How Buyers and Sellers are Affected by the Price Drop in London Houses

In the beginning of August this year, The Week UK has reported that the housing market in London is experiencing its sharpest price fall in a decade. The Office of National Statistics revealed that London property values dropped to 4.4% in the first quarter. There are many factors that have caused this scenario, including the Brexit in 2016, when the property market began to slow down, even if home prices were surging by 8.2% during that time. Buyers were delaying and sellers were hesitant to enter a declining market.

For first-time home buyers, lower property prices could be attractive. In South West London, house prices have dropped by 42.7%. East Putney properties are drawing in investors, though, and the area is appealing for first-time buyers and young professionals with budgets less than £1.5 million. Experienced estate agents in Putney and other places may help buyers find a good property in the district, such as flats that are being developed in the High Street.

Down markets may be the best time to buy

Estate agents and experts agree that those who are buying a home with the intent of residing long-term will not be affected by price drops. The slump is likely taking its turn, anyway. Statistical data shows that the proportion of dropping property values in London has dropped to 68% at the start of 2019, compared to the 80% proportion in the autumn of last year. Furthermore, monthly value drop proportions have dropped below 30% for the first time in two years.

Data shows that 28 of London’s 32 boroughs have asking prices that are still lower than 2018’s. 23 boroughs, on the other hand, are announcing increases monthly. The surge of asking prices is triggered by new developments in the area.

In the case of Putney, buyer’s value-for-money neutralizes the slowing market. The price of prime properties per square feet is 12.66% less than that of southwest London’s. 55 new flats starting at £525,000 are being developed near East Putney Station, and they are due to be completed this year. 15 apartments with two and three bedrooms are just launched on the High Street, and prices start at £695,000.

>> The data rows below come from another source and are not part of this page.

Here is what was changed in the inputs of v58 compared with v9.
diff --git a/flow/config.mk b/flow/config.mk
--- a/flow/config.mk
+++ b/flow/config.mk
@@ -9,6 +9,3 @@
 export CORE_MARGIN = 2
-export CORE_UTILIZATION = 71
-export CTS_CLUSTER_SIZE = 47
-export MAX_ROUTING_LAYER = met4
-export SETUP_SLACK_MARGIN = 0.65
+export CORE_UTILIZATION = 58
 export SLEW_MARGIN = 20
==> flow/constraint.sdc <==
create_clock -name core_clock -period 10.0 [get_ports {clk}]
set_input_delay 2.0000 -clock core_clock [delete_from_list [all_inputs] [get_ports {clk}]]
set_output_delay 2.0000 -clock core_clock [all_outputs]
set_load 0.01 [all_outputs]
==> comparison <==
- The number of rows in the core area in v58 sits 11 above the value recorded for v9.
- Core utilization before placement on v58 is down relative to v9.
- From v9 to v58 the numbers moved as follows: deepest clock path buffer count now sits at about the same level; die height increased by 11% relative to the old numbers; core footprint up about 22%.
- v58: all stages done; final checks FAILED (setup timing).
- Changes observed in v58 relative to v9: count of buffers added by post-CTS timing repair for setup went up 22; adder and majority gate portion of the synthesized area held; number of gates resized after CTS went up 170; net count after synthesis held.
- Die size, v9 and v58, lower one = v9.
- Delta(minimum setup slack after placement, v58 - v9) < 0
[design.v]
module Adder (
    in1,
    in2,
    out
);
  parameter width = 32;
  input [width - 1:0] in1, in2;
  output [width - 1:0] out;
  assign out = in1 + in2;
endmodule
module MUX (
    in0,
    in1,
    sel,
    out
);
  parameter width = 32;
  input [width - 1:0] in0, in1;
  input sel;
  output [width - 1:0] out;
  assign out = sel ? in1 : in0;
endmodule
module register (
    clk,
    rst,
    en,
    in,
    out
);
  parameter width = 32;
  input clk, rst, en;
  input [width - 1:0] in;
  output reg [width - 1:0] out;
  always @(posedge clk) begin
    if (rst) out <= 0;
    else if (en) out <= in;
  end
endmodule
==> quartz: inputs <==
==> flow/design.v <==
module complex_adder_subtractor #(
    parameter WIDTH=32
) (
    input [WIDTH-1:0] a,
    input [WIDTH-1:0] b,
    input addNotSub,
    output reg [WIDTH-1:0] result
);
    always @(*) begin
        if (addNotSub) begin
            result[WIDTH-1:WIDTH/2] = a[WIDTH-1:WIDTH/2] + b[WIDTH-1:WIDTH/2];
            result[WIDTH/2-1:0] = a[WIDTH/2-1:0] + b[WIDTH/2-1:0];
        end else begin
            result[WIDTH-1:WIDTH/2] = a[WIDTH-1:WIDTH/2] - b[WIDTH-1:WIDTH/2];
            result[WIDTH/2-1:0] = a[WIDTH/2-1:0] - b[WIDTH/2-1:0];
        end
    end
endmodule
module complex_multiplier #(
    parameter WIDTH=32
) (
    input [WIDTH-1:0] a,
    input [WIDTH-1:0] b,
    output [2*WIDTH-1:0] result
);
    wire signed [WIDTH-1:0] a_real = { {(WIDTH/2+1){a[WIDTH/2-1]}}, a[WIDTH/2-1:0] };
    wire signed [WIDTH-1:0] b_real = { {(WIDTH/2+1){b[WIDTH/2-1]}}, b[WIDTH/2-1:0] };
    wire signed [WIDTH-1:0] a_img = { {(WIDTH/2+1){a[WIDTH-1]}}, a[WIDTH-1:WIDTH/2] };
    wire signed [WIDTH-1:0] b_img = { {(WIDTH/2+1){b[WIDTH-1]}}, b[WIDTH-1:WIDTH/2] };
    wire signed [WIDTH-1:0] result_real = a_real * b_real - a_img * b_img;
    wire signed [WIDTH-1:0] result_img = a_real * b_img + a_img * b_real;
    assign result[WIDTH-1:0] = result_real;
    assign result[2*WIDTH-1:WIDTH] = result_img;
endmodule
module complex_mean_square (
    input wire i_clk,
    input wire i_arst,
    input wire i_en,
    input wire [2:0] i_log2_samples,
    input wire        i_valid,
    input wire [31:0] i_y,
    input wire [31:0] i_y_hat,
    output reg        o_valid,
    output reg [63:0] o_data
);
    wire [31:0] y_diff_w;
    wire [63:0] sq_diff_complex_w;
    wire        sq_diff_valid_w;
    wire [63:0] sum_res_w;
    wire [8:0]  num_samples_w = 1 << i_log2_samples;
    reg [8:0]  sample_rx_cnt_r;
    reg [8:0]  sample_proc_cnt_r;
    reg [1:0]  state_r, next_state_r;
    localparam S_IDLE      = 2'b00;
    localparam S_INIT      = 2'b01;
    localparam S_COMPUTING = 2'b10;
    localparam S_FINALIZE  = 2'b11;
    complex_adder_subtractor #(.WIDTH(32)) y_difference_module (
        .a(i_y),
        .b(i_y_hat),
        .addNotSub(1'b0),
        .result(y_diff_w)
    );
    complex_multiplier cpow_calculator (
        .a(y_diff_w),
        .b(y_diff_w),
        .result(sq_diff_complex_w)
    );
    assign sq_diff_valid_w = i_valid;
    complex_adder_subtractor #(.WIDTH(64)) square_sum (
        .a(o_data),  
        .b(sq_diff_complex_w),
        .addNotSub(1'b1),
        .result(sum_res_w)
    );
    always @(posedge i_clk or posedge i_arst) begin
        if (i_arst)
            state_r <= S_IDLE;
        else
            state_r <= next_state_r;
    end
    always @(*) begin
        next_state_r = state_r;
        case (state_r)
            S_IDLE:      if (i_en) next_state_r = S_INIT;
            S_INIT:      next_state_r = S_COMPUTING;
            S_COMPUTING: if (sample_rx_cnt_r == num_samples_w && sample_proc_cnt_r == num_samples_w)
                             next_state_r = S_FINALIZE;
            S_FINALIZE:  next_state_r = S_IDLE;
            default:     next_state_r = S_IDLE;
        endcase
    end
    always @(posedge i_clk or posedge i_arst) begin
        if (i_arst) begin
            o_valid           <= 1'b0;
            o_data            <= 64'b0;
            sample_rx_cnt_r   <= 9'b0;
            sample_proc_cnt_r <= 9'b0;
        end else begin
            o_valid <= 1'b0;  
            case (state_r)
                S_INIT: begin
                    o_data            <= 64'b0;
                    sample_rx_cnt_r   <= 9'b0;
                    sample_proc_cnt_r <= 9'b0;
                end
                S_COMPUTING: begin
                    sample_rx_cnt_r <= sample_rx_cnt_r;
                    sample_proc_cnt_r <= sample_proc_cnt_r;
                    if (i_valid && sample_rx_cnt_r < num_samples_w) begin
                        sample_rx_cnt_r <= sample_rx_cnt_r + 1;
                    end
                    if (sq_diff_valid_w && !(sample_proc_cnt_r == num_samples_w)) begin
                        sample_proc_cnt_r <= sample_proc_cnt_r + 1;
                        o_data <= sum_res_w;
                    end
                end
                S_FINALIZE: begin
					o_valid        <= 1'b1;  
					o_data[31:0]   <= $signed(o_data[31:0]) >>> i_log2_samples;
					o_data[63:32]  <= $signed(o_data[63:32]) >>> i_log2_samples;
                end
            endcase
        end
    end
endmodule
==> v25: inputs <==
==> flow/design.v (excerpt) <==
module comparator_latch #
(
  parameter n_to_response_time = -1038,
  parameter p_to_response_time = -1020,
  parameter const_response_time = 1285,
  parameter n_to_tau = -1248,
  parameter p_to_tau = 1037,
  parameter const_tau = 1042,
  parameter n_to_response_time_lh = -1752,
  parameter p_to_response_time_lh = -1006,
  parameter const_response_time_lh = 1185,
  parameter n_to_tau_lh = 1131,
  parameter p_to_tau_lh = -1115,
  parameter const_tau_lh = 1529
)
(
  input clk,
  input reset,
  input sys_clk,
  input [15-1:0] n,
  input [15-1:0] p,
  output [35-1:0] out
);
make LEC_CHECK=0 ABC_AREA=1 CAP_MARGIN=20 CELL_PAD_IN_SITES_DETAIL_PLACEMENT=0 CORE_ASPECT_RATIO=0.61 CORE_MARGIN=2 CORE_UTILIZATION=72 CTS_CLUSTER_SIZE=84 GPL_TIMING_DRIVEN=1 MAX_ROUTING_LAYER=met4 MIN_ROUTING_LAYER=met1 PLACE_DENSITY_LB_ADDON=0.07 SETUP_SLACK_MARGIN=0.25 SLEW_MARGIN=20 finish   # period 18.1 ns
run.sh (not shown) runs the stock make flow with config.mk's settings and CLKGATE_MAP_FILE=.
==> v8: changes against v25 <==
==> flow/config.mk (replaced) <==
export PLATFORM = sky130hd
export DESIGN_NAME = comparator_latch
export DESIGN_NICKNAME = comparator_latch
export VERILOG_FILES = /design/flow/design.v
export SDC_FILE = /design/flow/constraint.sdc
export NUM_CORES = 4
export LEC_CHECK = 0
export ABC_AREA = 1
export CAP_MARGIN = 20
export CORE_MARGIN = 2
export CORE_UTILIZATION = 71
export CTS_CLUSTER_DIAMETER = 344
export CTS_CLUSTER_SIZE = 45
export MAX_ROUTING_LAYER = met4
export SLEW_MARGIN = 20
==> flow/constraint.sdc (replaced) <==
create_clock -name core_clock -period 17.3 [get_ports {clk}]
set_input_delay 3.4600 -clock core_clock [delete_from_list [all_inputs] [get_ports {clk}]]
set_output_delay 3.4600 -clock core_clock [all_outputs]
set_load 0.01 [all_outputs]
==> v10: changes against v25 <==
==> flow/config.mk (replaced) <==
export PLATFORM = sky130hd
export DESIGN_NAME = comparator_latch
export DESIGN_NICKNAME = comparator_latch
export VERILOG_FILES = /design/flow/design.v
export SDC_FILE = /design/flow/constraint.sdc
export NUM_CORES = 4
export LEC_CHECK = 0
export CAP_MARGIN = 20
export CORE_MARGIN = 2
export CORE_UTILIZATION = 40
export SLEW_MARGIN = 20
==> flow/constraint.sdc (replaced) <==
create_clock -name core_clock -period 19.5 [get_ports {clk}]
set_input_delay 3.9000 -clock core_clock [delete_from_list [all_inputs] [get_ports {clk}]]
set_output_delay 3.9000 -clock core_clock [all_outputs]
set_load 0.01 [all_outputs]
==> qor summary <==
Number of buffers inserted to repair setup after CTS: v8 67; v25 72; v10 59
Flip-flop and latch area: v8 500.5 um2; v25 -; v10 500.5 um2
Critical path launch point: v8 p[2]; v25 -; v10 n[3]
Chip area: v8 82,980 um2; v25 81,910 um2; v10 138,300 um2
Cell kind with the greatest summed area: v8 multi-input combinational cells; v25 -; v10 multi-input combinational cells
Critical path arrival: v8 19.84 ns; v25 -; v10 20.66 ns
HPWL reported at the end of detailed placement: v8 151,500 um; v25 184,500 um; v10 114,800 um
Post-route DRC: v8 0; v25 -; v10 0
Worst setup slack for register-to-register paths: v8 15.15 ns; v25 -; v10 17.50 ns
Count of final setup violators: v8 8; v25 -; v10 21
Core Density at Floorplan: v8 71.48%; v25 73.01%; v10 40.42%
Core Area: v8 80,160 um2; v25 78,480 um2; v10 134,000 um2
Length of routed met3 wiring: v8 26,380 um; v25 -; v10 3786 um
Resized Gates After CTS: v8 445; v25 519; v10 227
Sink of the worst hold path: v8 state_cycle_counter[14]$_SDFFE_PP0P_; v25 -; v10 fsm[0]$_DFF_P_
Reg2reg path depth: v8 9; v25 -; v10 8
Status: v8 finished with violations; v25 stopped before the end; v10 finished with violations
Last stage reached: v8 -; v25 global routing; v10 -
Reasons for failing layout checks: v8 negative setup slack; v25 -; v10 negative setup slack
Fillers: v8 3,330; v25 -; v10 12.38k
Via count: v8 55.88k; v25 -; v10 40.24k
Final wirelength: v8 215,300 um; v25 -; v10 125,000 um
Aoi/oai-family share of the synthesized area: v8 6.266%; v25 6.266%; v10 7.973%
Cell count after synthesis: v8 6,819; v25 6,819; v10 5,719
OpenROAD warning count: v8 85; v25 -; v10 82
Uppermost routed layer: v8 met4; v25 -; v10 met5
==> flow/design.v (excerpt) <==
module EX (
    input clk,
    input rst_n,
    input en,
    input stage_ID_EX__EX_regwrite,
    input stage_ID_EX__EX_memtoreg,
    input stage_ID_EX__EX_memread,
    input stage_ID_EX__EX_memwrite,
    input stage_ID_EX__EX_alusrc,
    input [1:0] stage_ID_EX__EX_aluop,
    input stage_ID_EX__EX_regdst,
    input stage_ID_EX__EX_sys_en,
    input [31:0]stage_ID_EX__EX_rs_data,
    input [31:0]stage_ID_EX__EX_rt_data,
    input [4:0]stage_ID_EX__EX_rs_id,
    input [4:0]stage_ID_EX__EX_rt_id,
    input [4:0]stage_ID_EX__EX_rd_id,
    input [31:0]stage_ID_EX__EX_sign_ext,
    input [2:0]stage_ID_EX__EX_funct3,
    input sys__EX_done,
    output reg stage_EX_MEM__MEM_regwrite,
    output reg stage_EX_MEM__MEM_memtoreg,
    output reg stage_EX_MEM__MEM_memread,
    output reg stage_EX_MEM__MEM_memwrite,
    output reg [31:0] stage_EX_MEM__MEM_alures,
    output reg [31:0] stage_EX_MEM__MEM_store_data,
    output reg [4:0]  stage_EX_MEM__MEM_rd_id,
  ...
Settings: LEC_CHECK=0, CAP_MARGIN=0, CELL_PAD_IN_SITES_GLOBAL_PLACEMENT=1, CORE_ASPECT_RATIO=0.5, CORE_MARGIN=3, CORE_UTILIZATION=45, CTS_CLUSTER_DIAMETER=292, CTS_CLUSTER_SIZE=52, GPL_TIMING_DRIVEN=1, MAX_ROUTING_LAYER=met5, PLACE_DENSITY=0.47, SETUP_SLACK_MARGIN=-0.52, SLEW_MARGIN=20, TNS_END_PERCENT=5; clock period 6.44 ns.
run.sh (not shown) runs the stock make flow with config.mk's settings and CLKGATE_MAP_FILE=.
The starting point went through all stages and came out clean.
Change:
- CORE_ASPECT_RATIO: 0.5 -> not set
- CTS_CLUSTER_DIAMETER: 292 -> not set
- CTS_CLUSTER_SIZE: 52 -> not set
- PLACE_DENSITY: 0.47 -> 0.44
- SETUP_SLACK_MARGIN: -0.52 -> not set
- TNS_END_PERCENT: 5 -> 80
- clock period: 6.44 -> 2.84 ns (I/O delays scaled with it)
=> Now the flow completed, yet does not pass: negative setup slack; clock power goes up by 120%; power grows to 2.9 times its value; critical path depth rose by 3; design area goes up by 31%.
Change:
- CAP_MARGIN: 0 -> 20
- CELL_PAD_IN_SITES_GLOBAL_PLACEMENT: 1 -> not set
- CORE_MARGIN: 3 -> 2
- CORE_UTILIZATION: 45 -> 40
- GPL_TIMING_DRIVEN: 1 -> not set
- MAX_ROUTING_LAYER: met5 -> not set
- PLACE_DENSITY: 0.44 -> not set
- TNS_END_PERCENT: 80 -> not set
- clock period: 2.84 -> 5.1 ns (I/O delays scaled with it)
What happened: With this change the flow passed the timing, DRC and antenna checks; setup slack is better by 1700 ps; clock skew went down by 7.0 ps; final area went down by 12%; clock power went down by 45%; critical path depth stays the same.
Change:
- ABC_AREA: not set -> 1
- CORE_UTILIZATION: 40 -> 72
- CTS_CLUSTER_DIAMETER: not set -> 371
- CTS_CLUSTER_SIZE: not set -> 100
- TNS_END_PERCENT: not set -> 20
- clock period: 5.1 -> 4.47 ns (I/O delays scaled with it)
With this change the flow failed in global placement (3_3_place_gp).
Die size went down by 44%.
Synthesized area went down by 0.70%.
Synthesized cell count went up by 32%.
Change:
- CELL_PAD_IN_SITES_DETAIL_PLACEMENT: not set -> 0
- CORE_UTILIZATION: 72 -> 40
- CTS_CLUSTER_DIAMETER: 371 -> not set
- CTS_CLUSTER_SIZE: 100 -> not set
- GPL_TIMING_DRIVEN: not set -> 0
- TNS_END_PERCENT: 20 -> not set
- clock period: 4.47 -> 8.66 ns (I/O delays scaled with it)
Outcome:
- The changed run produced a clean layout
- area after synthesis is unchanged
- die area rises by well over a third
- synthesized cell count stays the same
Change:
- ABC_AREA: 1 -> not set
- CELL_PAD_IN_SITES_DETAIL_PLACEMENT: 0 -> not set
- GPL_TIMING_DRIVEN: 0 -> not set
- clock period: 8.66 -> 5.2 ns (I/O delays scaled with it)
Effect: Setup slack gets worse by 1600 ps; sequential share of layout area is lower by 0.84 points; cell count is lower by 13%.

* * *

Starting RTL as in the previous note.
Settings: LEC_CHECK=0, CAP_MARGIN=20, CORE_MARGIN=2, CORE_UTILIZATION=56, SETUP_SLACK_MARGIN=0.77, SLEW_MARGIN=20; clock period 4.21 ns.
The baseline did not get past 5_1_grt on GRT-0232.
Change:
- CORE_UTILIZATION: 56 -> 66
- SETUP_SLACK_MARGIN: 0.77 -> default
With this change the flow never finished: it broke off in 4_1_cts.
Synthesized cell count does not change.
Die size went down by 15%.
Synthesized area does not change.
Change:
- CORE_ASPECT_RATIO: default -> 0.5
- CORE_UTILIZATION: 66 -> 40
- CTS_CLUSTER_DIAMETER: default -> 204
- CTS_CLUSTER_SIZE: default -> 17
- clock period: 4.21 -> 5.2 ns (I/O delays scaled with it)
After rerunning: The new run passed the timing, DRC and antenna checks. Die area climbs by well over a third. Synthesized area is unchanged. Synthesized cell count is unchanged.
Change:
- CORE_ASPECT_RATIO: 0.5 -> default
- CORE_UTILIZATION: 40 -> 60
- CTS_CLUSTER_DIAMETER: 204 -> 315
- CTS_CLUSTER_SIZE: 17 -> default
- PLACE_DENSITY: default -> 0.37
- clock period: 5.2 -> 6.81 ns (I/O delays scaled with it)
Non-clock buffer count decreases by 178.
Cell area decreases by roughly a tenth.
Sequential share of layout area came out higher by 0.83 points.
Critical path depth is unchanged.
Total power drops by a quarter to a third.
Final cell count decreases by roughly a tenth.
Worst hold slack improved by 0.020 ns.
Sequential power came out lower by a quarter to a third.
Setup slack gains 0.25 ns.
Register-to-register slack gains 1.4 ns.
Change:
- CORE_ASPECT_RATIO: default -> 0.5
- CORE_UTILIZATION: 60 -> 72
- CTS_CLUSTER_DIAMETER: 315 -> 287
- CTS_CLUSTER_SIZE: default -> 100
- PLACE_DENSITY: 0.37 -> default
- SETUP_SLACK_MARGIN: default -> 1.95
- clock period: 6.81 -> 6.58 ns (I/O delays scaled with it)
With this change the flow failed in 4_1_cts (DPL-0038).
Synthesized cell count stays the same.
Die area decreases by 16%.
Area after synthesis does not change.
Change:
- ABC_AREA: default -> 1
- CORE_ASPECT_RATIO: 0.5 -> default
- CORE_UTILIZATION: 72 -> 40
- CTS_CLUSTER_DIAMETER: 287 -> default
- CTS_CLUSTER_SIZE: 100 -> default
- SETUP_SLACK_MARGIN: 1.95 -> default
- clock period: 6.58 -> 8.66 ns (I/O delays scaled with it)
After rerunning:
- The changed run went through all stages and came out clean
- area after synthesis decreases by about 0.7%
- synthesized cell count climbs by about 30%
- die area rose by 76%

* * *

run A:
EX again, from the RTL that the note above started with.
==> flow/config.mk <==
export PLATFORM = sky130hd
export DESIGN_NAME = EX
export DESIGN_NICKNAME = EX
export VERILOG_FILES = /design/flow/design.v
export SDC_FILE = /design/flow/constraint.sdc
export NUM_CORES = 4
export LEC_CHECK = 0
export CAP_MARGIN = 0
export CELL_PAD_IN_SITES_GLOBAL_PLACEMENT = 1
export CORE_ASPECT_RATIO = 0.5
export CORE_MARGIN = 5
export CORE_UTILIZATION = 50
export CTS_CLUSTER_DIAMETER = 292
export CTS_CLUSTER_SIZE = 52
export GPL_TIMING_DRIVEN = 1
export MAX_ROUTING_LAYER = met5
export PLACE_DENSITY = 0.42
export SETUP_SLACK_MARGIN = -0.64
export SLEW_MARGIN = 35
export TNS_END_PERCENT = 5
==> flow/constraint.sdc <==
create_clock -name core_clock -period 6.44 [get_ports {clk}]
set_input_delay 1.2880 -clock core_clock [delete_from_list [all_inputs] [get_ports {clk}]]
set_output_delay 1.2880 -clock core_clock [all_outputs]
set_load 0.01 [all_outputs]
Run A finished every step from synthesis to the final layout, and the layout passed the timing, DRC and antenna checks.
diff inputs: run A => run B
- CELL_PAD_IN_SITES_GLOBAL_PLACEMENT removed (was 1)
- CORE_UTILIZATION changed from 50 to 40
- CORE_ASPECT_RATIO removed (was 0.5)
- SETUP_SLACK_MARGIN removed (was -0.64)
- CTS_CLUSTER_SIZE removed (was 52)
- SLEW_MARGIN changed from 35 to 20
- CAP_MARGIN changed from 0 to 20
- ABC_AREA newly set to 1
- MAX_ROUTING_LAYER removed (was met5)
- GPL_TIMING_DRIVEN removed (was 1)
- TNS_END_PERCENT removed (was 5)
- CTS_CLUSTER_DIAMETER changed from 292 to 270
- PLACE_DENSITY removed (was 0.42)
- the clock period (ns, I/O delays scaled along) changed from 6.44 to 5.2
[summary]
Portion of total power attributed to the clock network came out lower on run B than on run A. Routed wirelength normalized by instance count shrinks by more than a quarter when moving from run A to run B. | internal power summed over all cells | run B vs run A | 34% higher |.
--- input diff run B..run C ---
- an added TNS_END_PERCENT of 5
- a change of CORE_MARGIN from 5 to 2
- a deleted ABC_AREA that had been 1
- a change of CORE_UTILIZATION from 40 to 58
- a change of CTS_CLUSTER_DIAMETER from 270 to 44
- a change of the clock period (ns, I/O delays scaled along) from 5.2 to 2.86
### Flow results
- Taking run B as the reference point, the post-cts repair resize count of run C rises by 147.
- Seen in the log of run C: GRT-0116 during global routing (5_1_grt), after which the run never completed.
- Run C vs run B — synthesized area per cell climbed by more than a quarter
- From run B to run C the numbers moved as follows: synthesized area up 0.71%; area of the synthesized netlist per yosys stat higher.
#### Input delta (run D over run C)
- a change of CORE_UTILIZATION from 58 to 40
- a deleted TNS_END_PERCENT that had been 5
- an added HOLD_SLACK_MARGIN of 0.13
- an added CELL_PAD_IN_SITES_DETAIL_PLACEMENT of 0
- an added ABC_AREA of 1
- an added GPL_TIMING_DRIVEN of 0
- a deleted CTS_CLUSTER_DIAMETER that had been 44
- a change of the clock period (ns, I/O delays scaled along) from 2.86 to 8.66
==> comparison <==
Run D | status: complete | timing, DRC, antenna: pass. Comparing run C and run D, the lower synthesized cell count is on run C. I/O pin count: run D vs run C identical. Area of the mapped netlist is lower on run D. Diff run C -> run D: total cell area at the placement stage decreased about 17%, die area increased 10000 µm².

Down markets could or could not be a good time to sell

Hesitant buyers are starting to put an end to the waiting game, which has become favorable for sellers. The value of prime properties in central London has dropped by over 19% since 2014, but since the slump is shown to be slowing down, the falling values do the same. The increase of stamp duties in 2016 on all homes priced over £937,500, and the added 3% premium on second homes have affected the market greatly, but with the prices of luxury homes down, buyers at the end save over £105,000.

The decision to buy or sell a property still depend on the circumstances of the investor. Depending on their purpose, buying a house could be best done now while prices are low. Meanwhile, it could be the worst time for a seller if they have expected a price surge. Before taking any investment-related risks, such as buying or selling something as valuable as a house, it’s best to do thorough research.